- Exercise details: Which lines of the data below include the string "Taking"? Return each of them.

(Collected data entries)
#####

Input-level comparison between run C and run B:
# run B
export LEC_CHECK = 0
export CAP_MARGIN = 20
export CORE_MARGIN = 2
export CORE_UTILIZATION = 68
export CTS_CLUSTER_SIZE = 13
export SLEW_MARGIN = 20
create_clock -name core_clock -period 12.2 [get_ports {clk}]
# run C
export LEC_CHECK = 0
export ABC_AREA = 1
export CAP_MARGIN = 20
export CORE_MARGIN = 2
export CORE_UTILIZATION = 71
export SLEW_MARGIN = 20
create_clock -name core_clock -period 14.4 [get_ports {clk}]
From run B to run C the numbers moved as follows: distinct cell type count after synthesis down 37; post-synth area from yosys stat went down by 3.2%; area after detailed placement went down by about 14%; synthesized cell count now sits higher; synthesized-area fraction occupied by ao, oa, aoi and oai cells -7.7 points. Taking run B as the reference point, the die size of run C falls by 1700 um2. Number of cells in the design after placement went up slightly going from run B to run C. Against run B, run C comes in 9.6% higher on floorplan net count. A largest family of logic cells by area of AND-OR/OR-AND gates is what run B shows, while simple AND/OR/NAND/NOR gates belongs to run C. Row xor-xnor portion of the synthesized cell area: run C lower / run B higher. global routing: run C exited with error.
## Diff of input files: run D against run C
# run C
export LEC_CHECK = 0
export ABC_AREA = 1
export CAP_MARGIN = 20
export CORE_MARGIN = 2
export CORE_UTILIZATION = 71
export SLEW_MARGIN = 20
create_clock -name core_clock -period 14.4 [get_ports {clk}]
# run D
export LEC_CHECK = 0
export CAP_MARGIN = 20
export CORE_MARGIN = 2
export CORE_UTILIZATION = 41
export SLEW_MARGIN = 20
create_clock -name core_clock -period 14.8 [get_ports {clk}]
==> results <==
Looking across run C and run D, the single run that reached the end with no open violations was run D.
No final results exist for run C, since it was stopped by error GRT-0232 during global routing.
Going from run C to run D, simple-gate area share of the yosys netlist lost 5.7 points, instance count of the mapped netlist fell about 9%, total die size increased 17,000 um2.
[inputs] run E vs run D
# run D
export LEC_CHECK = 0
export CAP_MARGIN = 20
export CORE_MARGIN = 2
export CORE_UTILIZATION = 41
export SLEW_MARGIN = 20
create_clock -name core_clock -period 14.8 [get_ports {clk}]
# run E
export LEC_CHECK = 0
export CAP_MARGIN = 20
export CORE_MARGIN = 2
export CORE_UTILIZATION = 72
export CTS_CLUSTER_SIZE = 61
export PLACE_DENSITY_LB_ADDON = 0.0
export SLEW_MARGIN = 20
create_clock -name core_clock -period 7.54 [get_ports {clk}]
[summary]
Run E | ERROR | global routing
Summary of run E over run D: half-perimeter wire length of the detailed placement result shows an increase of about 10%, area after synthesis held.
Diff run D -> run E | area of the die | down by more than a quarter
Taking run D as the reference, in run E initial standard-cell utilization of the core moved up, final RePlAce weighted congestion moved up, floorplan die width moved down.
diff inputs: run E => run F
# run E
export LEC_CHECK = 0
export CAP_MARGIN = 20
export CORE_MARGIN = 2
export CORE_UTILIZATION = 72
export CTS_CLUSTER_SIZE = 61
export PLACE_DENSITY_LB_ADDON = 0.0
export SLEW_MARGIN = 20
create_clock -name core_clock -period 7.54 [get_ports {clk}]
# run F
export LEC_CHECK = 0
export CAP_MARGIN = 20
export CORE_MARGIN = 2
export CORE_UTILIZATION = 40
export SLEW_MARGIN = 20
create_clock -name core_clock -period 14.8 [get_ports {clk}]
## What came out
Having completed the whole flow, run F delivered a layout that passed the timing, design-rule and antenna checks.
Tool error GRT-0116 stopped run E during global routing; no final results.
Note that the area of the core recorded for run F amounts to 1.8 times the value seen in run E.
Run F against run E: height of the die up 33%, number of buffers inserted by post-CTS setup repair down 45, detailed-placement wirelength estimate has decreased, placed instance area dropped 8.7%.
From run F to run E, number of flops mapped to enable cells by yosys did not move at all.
== run A ==
## top
module top(
    input logic clock, reset,
    input logic [9:0] inp,
    output logic [9:0] out
);
    logic [15:0] a, b, y;
    logic [3:0] sel;
    logic signal;
    input_16 in1(.clock, .reset, .data_in(inp), .num1(a), .num2(b), .op(sel), .start(signal));
    fpu_16 calc(.a, .b_ori(b), .sel, .y);
    output_16 out1(.clock, .reset, .ans(y), .done_calc(signal), .data_out(out));
endmodule
export LEC_CHECK = 0
export CAP_MARGIN = 20
export CORE_MARGIN = 2
export CORE_UTILIZATION = 40
export SLEW_MARGIN = 20
create_clock -name core_clock -period 6.75 [get_ports {clock}]
run.sh (not shown) runs the stock make flow with config.mk's settings and CLKGATE_MAP_FILE=.
Although it ran to completion, run A produced a layout that fails the final checks because of negative setup slack.
Input changes introduced in run B (baseline for comparison: run A):
--- a/flow/config.mk
+++ b/flow/config.mk
@@ -6,6 +6,9 @@
 export NUM_CORES = 4
 export LEC_CHECK = 0
+export ABC_AREA = 1
 export CAP_MARGIN = 20
 export CORE_MARGIN = 2
-export CORE_UTILIZATION = 40
+export CORE_UTILIZATION = 16
+export GPL_ROUTABILITY_DRIVEN = 1
 export SLEW_MARGIN = 20
+export TNS_END_PERCENT = 90
==> flow/constraint.sdc <==
create_clock -name core_clock -period 7.14 [get_ports {clock}]
set_input_delay 1.4280 -clock core_clock [delete_from_list [all_inputs] [get_ports {clock}]]
set_output_delay 1.4280 -clock core_clock [all_outputs]
set_load 0.01 [all_outputs]
### Flow results
Register share of the cell area was higher in run B than in run A.
For summed area of non-filler cells in the final layout, dividing the value from run B by the value from run A gives 0.854.
Delta (run B minus run A): total routed wirelength has decreased, global-route usage lower.
Run B: flow complete, layout not clean; failing: negative setup slack
Input changes introduced in run C (baseline for comparison: run B):
==> flow/config.mk <==
export PLATFORM = sky130hd
export DESIGN_NAME = top
export DESIGN_NICKNAME = top
export VERILOG_FILES = /design/flow/design.v
export SDC_FILE = /design/flow/constraint.sdc
export NUM_CORES = 4
export LEC_CHECK = 0
export ABC_AREA = 0
export CAP_MARGIN = 20
export CELL_PAD_IN_SITES_DETAIL_PLACEMENT = 1
export CORE_MARGIN = 5
export CORE_UTILIZATION = 47
export CTS_CLUSTER_DIAMETER = 46
export CTS_CLUSTER_SIZE = 55
export GPL_TIMING_DRIVEN = 0
export HOLD_SLACK_MARGIN = 0.21
export PLACE_DENSITY_LB_ADDON = 0.21
export SETUP_SLACK_MARGIN = 0.06
export SLEW_MARGIN = 5
export TNS_END_PERCENT = 50
==> flow/constraint.sdc <==
create_clock -name core_clock -period 8.72 [get_ports {clock}]
set_input_delay 1.7440 -clock core_clock [delete_from_list [all_inputs] [get_ports {clock}]]
set_output_delay 1.7440 -clock core_clock [all_outputs]
set_load 0.01 [all_outputs]
--- outcome ---
- The runs compared here, run B and run C, all ended either early or with open violations.
- Between run B and run C, the count of endpoints failing setup in the final report is higher for run B.
- Run C has detail-routed via count per cell above what run B had.
- Re and-or/or-and share of the synthesized area: run B was lower than run C.
- [compare] base=run B new=run C: setup slack of the critical path after layout now sits higher.
- | via count | run C vs run B | worse |
- Delta (run C minus run B): final routed wirelength across all metal layers saw an increase, combined global-route utilization of all metal layers has increased.
Relative to run C, the following input files were edited for run D:
==> flow/config.mk <==
export PLATFORM = sky130hd
export DESIGN_NAME = top
export DESIGN_NICKNAME = top
export VERILOG_FILES = /design/flow/design.v
export SDC_FILE = /design/flow/constraint.sdc
export NUM_CORES = 4
export LEC_CHECK = 0
export ABC_AREA = 1
export CAP_MARGIN = 15
export CELL_PAD_IN_SITES_DETAIL_PLACEMENT = 1
export CELL_PAD_IN_SITES_GLOBAL_PLACEMENT = 0
export CORE_MARGIN = 8
export CORE_UTILIZATION = 66
export CTS_CLUSTER_DIAMETER = 359
export GPL_ROUTABILITY_DRIVEN = 1
export GPL_TIMING_DRIVEN = 0
export MAX_ROUTING_LAYER = met5
export MIN_ROUTING_LAYER = met1
export PLACE_DENSITY = 0.6
export SETUP_SLACK_MARGIN = 1.65
export SLEW_MARGIN = 10
export TNS_END_PERCENT = 25
==> flow/constraint.sdc <==
create_clock -name core_clock -period 5.99 [get_ports {clock}]
set_input_delay 1.1980 -clock core_clock [delete_from_list [all_inputs] [get_ports {clock}]]
set_output_delay 1.1980 -clock core_clock [all_outputs]
set_load 0.01 [all_outputs]
### Flow results
For run D, the flow was terminated by a tool error in 3_5_place_dp and produced no final design.
Between run D and run C, the number of cells in Yosys stat is lower for run C.
In the flow results for run D and run C, the floorplan-stage core utilization is larger on run D.
Relative to run C, the area share of and-or/or-and cells after synthesis of run D is lower by 12 points.
Post-synthesis instance area delta (run D − run C): favourable
Against run C, run D comes in 14% lower on floorplan die height.

========
## north
Starting RTL as in the previous note.
clock: 5.03 ns
lec_check: 0
cap_margin: 40
core_margin: 2
core_utilization: 65
cts_cluster_size: 31
hold_slack_margin: 0.3
setup_slack_margin: -0.39
slew_margin: 20
Tool error GRT-0116 stopped north during global routing; no final results.
Edits applied to the flow inputs when going from north to south:
==> flow/config.mk <==
export PLATFORM = sky130hd
export DESIGN_NAME = top
export DESIGN_NICKNAME = top
export VERILOG_FILES = /design/flow/design.v
export SDC_FILE = /design/flow/constraint.sdc
export NUM_CORES = 4
export LEC_CHECK = 0
export CAP_MARGIN = 20
export CORE_MARGIN = 2
export CORE_UTILIZATION = 72
export CTS_CLUSTER_DIAMETER = 28
export CTS_CLUSTER_SIZE = 50
export PLACE_DENSITY = 0.35
export SLEW_MARGIN = 20
==> flow/constraint.sdc <==
create_clock -name core_clock -period 7.84 [get_ports {clock}]
set_input_delay 1.5680 -clock core_clock [delete_from_list [all_inputs] [get_ports {clock}]]
set_output_delay 1.5680 -clock core_clock [all_outputs]
set_load 0.01 [all_outputs]
==> comparison <==
STATUS run=south STAGES=ALL_DONE FINAL_CHECKS=FAILED CAUSE=setup timing
Reported for south and north, synthesized cell count turned out identical to the last digit.
Number of core rows on south is down relative to north.
Comparing south and north, the lower die size was measured on south.
south: number of instances in the placed design about 16% below north
The global placer's final weighted congestion number comes out lower for south vs north.
There was hardly any difference in mux cell area share after synthesis between north and south.

========
Starting RTL as in the previous note.
clock: 5.59 ns
lec_check: 0
cap_margin: 20
core_margin: 2
core_utilization: 66
hold_slack_margin: 0.29
setup_slack_margin: 1.53
slew_margin: 20
tns_end_percent: 5
The first run aborted during 5_1_grt.
Then changed:
- ABC_AREA: unset -> 1
- CORE_ASPECT_RATIO: unset -> 0.5
- CORE_MARGIN: 2 -> 7
- CORE_UTILIZATION: 66 -> 70
- CTS_CLUSTER_DIAMETER: unset -> 204
- CTS_CLUSTER_SIZE: unset -> 100
- HOLD_SLACK_MARGIN: 0.29 -> unset
- PLACE_DENSITY: unset -> 0.66
- SETUP_SLACK_MARGIN: 1.53 -> -0.12
- TNS_END_PERCENT: 5 -> 10
- clock period: 5.59 -> 8.0 ns (I/O delays scaled with it)
=>
- Now the flow finished with negative setup slack left
- synthesized cell count climbs by 13%
- area after synthesis goes down by 5.2%
- die size grows by 2.7%
Then changed:
- ABC_AREA: 1 -> unset
- CORE_ASPECT_RATIO: 0.5 -> unset
- CORE_MARGIN: 7 -> 2
- CORE_UTILIZATION: 70 -> 72
- CTS_CLUSTER_DIAMETER: 204 -> unset
- CTS_CLUSTER_SIZE: 100 -> 50
- PLACE_DENSITY: 0.66 -> 0.76
- SETUP_SLACK_MARGIN: -0.12 -> unset
- TNS_END_PERCENT: 10 -> unset
- clock period: 8.0 -> 7.84 ns (I/O delays scaled with it)
The new run completed, yet does not pass: negative setup slack.
Maximum frequency rose by 4.3%.
Clock skew fell by 0.0093 ns.
Sequential share of layout area fell by 1.0 points.
Via count rose by about 16%.
Routed wire length rose by about 25%.
Synthesized area rose by about 5.5%.
Then changed:
- ABC_AREA: unset -> 0
- CAP_MARGIN: 20 -> 15
- CELL_PAD_IN_SITES_DETAIL_PLACEMENT: unset -> 1
- CELL_PAD_IN_SITES_GLOBAL_PLACEMENT: unset -> 1
- CORE_MARGIN: 2 -> 4
- CORE_UTILIZATION: 72 -> 28
- CTS_CLUSTER_DIAMETER: unset -> 77
- CTS_CLUSTER_SIZE: 50 -> unset
- GPL_ROUTABILITY_DRIVEN: unset -> 1
- GPL_TIMING_DRIVEN: unset -> 0
- MAX_ROUTING_LAYER: unset -> met4
- MIN_ROUTING_LAYER: unset -> met2
- PLACE_DENSITY: 0.76 -> 0.6
- SETUP_SLACK_MARGIN: unset -> -0.01
- SLEW_MARGIN: 20 -> 10
- TNS_END_PERCENT: unset -> 25
- clock period: 7.84 -> 5.99 ns (I/O delays scaled with it)
After rerunning: The new run reached the layout checks and failed them: negative setup slack; via count climbs by 25%; area after synthesis stays the same; global-route usage drops by 7.0 points; final area climbs by 9.2%; worst setup slack got worse by 2.1 ns; worst hold slack got worse by 0.019 ns; sequential share of layout area drops by 0.45 points; clock skew barely changes; fmax drops by 2.8%.
Then changed:
- ABC_AREA: 0 -> unset
- CAP_MARGIN: 15 -> 20
- CELL_PAD_IN_SITES_DETAIL_PLACEMENT: 1 -> unset
- CELL_PAD_IN_SITES_GLOBAL_PLACEMENT: 1 -> unset
- CORE_MARGIN: 4 -> 2
- CORE_UTILIZATION: 28 -> 64
- CTS_CLUSTER_DIAMETER: 77 -> unset
- GPL_ROUTABILITY_DRIVEN: 1 -> unset
- GPL_TIMING_DRIVEN: 0 -> unset
- MAX_ROUTING_LAYER: met4 -> unset
- MIN_ROUTING_LAYER: met2 -> unset
- PLACE_DENSITY: 0.6 -> unset
- SETUP_SLACK_MARGIN: -0.01 -> 1.53
- SLEW_MARGIN: 10 -> 20
- TNS_END_PERCENT: 25 -> unset
- clock period: 5.99 -> 5.59 ns (I/O delays scaled with it)
=>
- The changed run stopped in 5_1_grt, error GRT-0116
- area after synthesis stays the same
- die size fell by 57%
- synthesized cell count stays the same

#####

- Written solution:
From run B to run C the numbers moved as follows: distinct cell type count after synthesis down 37; post-synth area from yosys stat went down by 3.2%; area after detailed placement went down by about 14%; synthesized cell count now sits higher; synthesized-area fraction occupied by ao, oa, aoi and oai cells -7.7 points. Taking run B as the reference point, the die size of run C falls by 1700 um2. Number of cells in the design after placement went up slightly going from run B to run C. Against run B, run C comes in 9.6% higher on floorplan net count. A largest family of logic cells by area of AND-OR/OR-AND gates is what run B shows, while simple AND/OR/NAND/NOR gates belongs to run C. Row xor-xnor portion of the synthesized cell area: run C lower / run B higher. global routing: run C exited with error.
Taking run D as the reference, in run E initial standard-cell utilization of the core moved up, final RePlAce weighted congestion moved up, floorplan die width moved down.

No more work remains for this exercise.